“You don’t have to do it,” I say, nudging her.
“No. I want to. I have no intention of going back on my word.” She sets her lantern on the ground, takes the knife, and uses it to slit the skin of her palm.
“You will honor your promise regarding the Graces,” Laurel says, holding out her hand.
Aurora takes it, not an ounce of nerve showing. And then light erupts from their joined grip. A golden cord winds around their wrists, followed by a funnel of cold that gusts into the cell with a low groan. The lanterns gutter. Their cloaks snap in the current of wind. And then everything is still.
“Now,” Laurel says to me once the gilded aura fades. “Let’s get you out of here.”
CHAPTER THIRTY-SEVEN
The guards are still drooling in their sleep when we tiptoe past them. We’d locked my cell door again and replaced the heavy key ring on the belt of its owner. Laurel even thought to bring me a fresh dress—stolen from the palace servants—and we arrange the one I’d been wearing so that it looked like I was curled up in the rancid straw. But we have no illusions. I have hours, if that, before they discover I’m gone. I can only hope Tarkin won’t punish Aurora for my escape.
My power is waning, depleted from the harrowing events of the last night, but I manage to Shift into one of the guards to emerge from the dungeons. And then find a shadowy alcove to transform into a Grace to exit the palace with Laurel. But my magic is stretched farther than I’ve ever pushed it, and with each step I’m afraid that I’ll lose the Shift and expose myself.
But it holds.
Laurel hails us a closed snow carriage and directs it to the Grace house nearest to the Common District checkpoint, as close as she can get to the black tower without raising suspicion. I let my Shift fall away as soon as the brocade curtains are drawn, sighing as my bones drift back into place.
“The princess will send for me again once she has something for you to curse,” Laurel says as the carriage sets off. “As you said, it will be too risky for her to come to you herself. I will bring it. To the black tower. Where you’ve been training in secret.”
Even in the charcoal dim of the carriage I can see the accusation etched in the angles of Laurel’s face.
I pick at the stitching on my sleeves. “Yes.”
“Alone?”
“Nearly.”
The carriage skids over a patch of ice and I catch myself on the hand strap before I’m thrown forward. Laurel crosses one leg over the other and drums her fingertips against her knees, waiting for me to say more. I don’t.
“I hope you know what you’re doing,” she says at last. Through a slit in the curtain, I watch the Grace District blur past. I wonder if it’s the last time I’ll see the pale brick fa?ades and snow-frosted poplars. “We’re in enough danger as it is.”
I want to tell her that I do. That Kal is our ally. He taught me what I needed to flee Tarkin’s dungeon. To control my power. But would she trust him? A prisoner locked in a tower since the War of the Fae. I keep the words back.

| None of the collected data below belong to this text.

File: config.mk
export PLATFORM = sky130hd
export DESIGN_NAME = axi4_write_response_merger
export DESIGN_NICKNAME = d
export VERILOG_FILES = /design/src/rtl/axi4_write_response_merger.sv
export SDC_FILE = /design/constraint.sdc
export NUM_CORES = 1
export LEC_CHECK = 0
export ABC_AREA = 1
export CORE_AREA = 2 2 165 167
export DETAILED_ROUTE_END_ITERATION = 12
export DIE_AREA = 0 0 167 169
export SETUP_SLACK_MARGIN = 0.3
export SYNTH_ARGS = -nofsm -noshare
export SYNTH_HDL_FRONTEND = slang
export SYNTH_SLANG_ARGS = --single-unit
File: constraint.sdc
create_clock -name ACLK -period 4.2 [get_ports ACLK]
set_input_delay 0.84 -clock ACLK [delete_from_list [all_inputs] [get_ports ACLK]]
set_output_delay 0.84 -clock ACLK [all_outputs]
set_load 0.05 [all_outputs]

“You have nothing to worry about.”
“We have everything to worry about.” She snaps the curtain closed. “And if you don’t understand that, we’re in more trouble than I thought.”
* * *
—
I use the dregs of my power to Shift into a dirt-smudged errand boy in order to talk my way through the checkpoint at the Common District and then the main gates of Briar. I wanted to stop by Lavender House to rescue Callow. Even set Prince Markham free. But Laurel refused. My Lair is in ruins, she told me. The palace guard arrived shortly after I was sent to the dungeons. And my animals are gone.
A fresh lash of guilt scores my conscience. Callow. Is she in an alleyway, pecking at scraps of food? Is she dead? Laurel promises to look for her, but I’m not optimistic. Another life on my hands.
Kal is waiting for me in the black tower, his shadows gathering like storm clouds. After the dungeons, the king, Callow—I come undone.
My threadbare Shift dissolves. Sobs wrack my body. Kal doesn’t ask questions. He holds me, his icy body a comfort against the liquid fire of my own.
I don’t speak for a long time, only clutch at Kal’s chest. When I do, he listens. I keep nothing back, ashamed of myself for lying for so long. But he doesn’t chide me, as he should. Doesn’t rage. He pulls me closer, resting his chin on top of my head.
“I worried this would happen. And I suspected there was something with the princess.” He strokes my hair, the frost from his touch tingling on my scalp and stinging the inside of my nose. “But I am sorry you felt the need to lie to me.”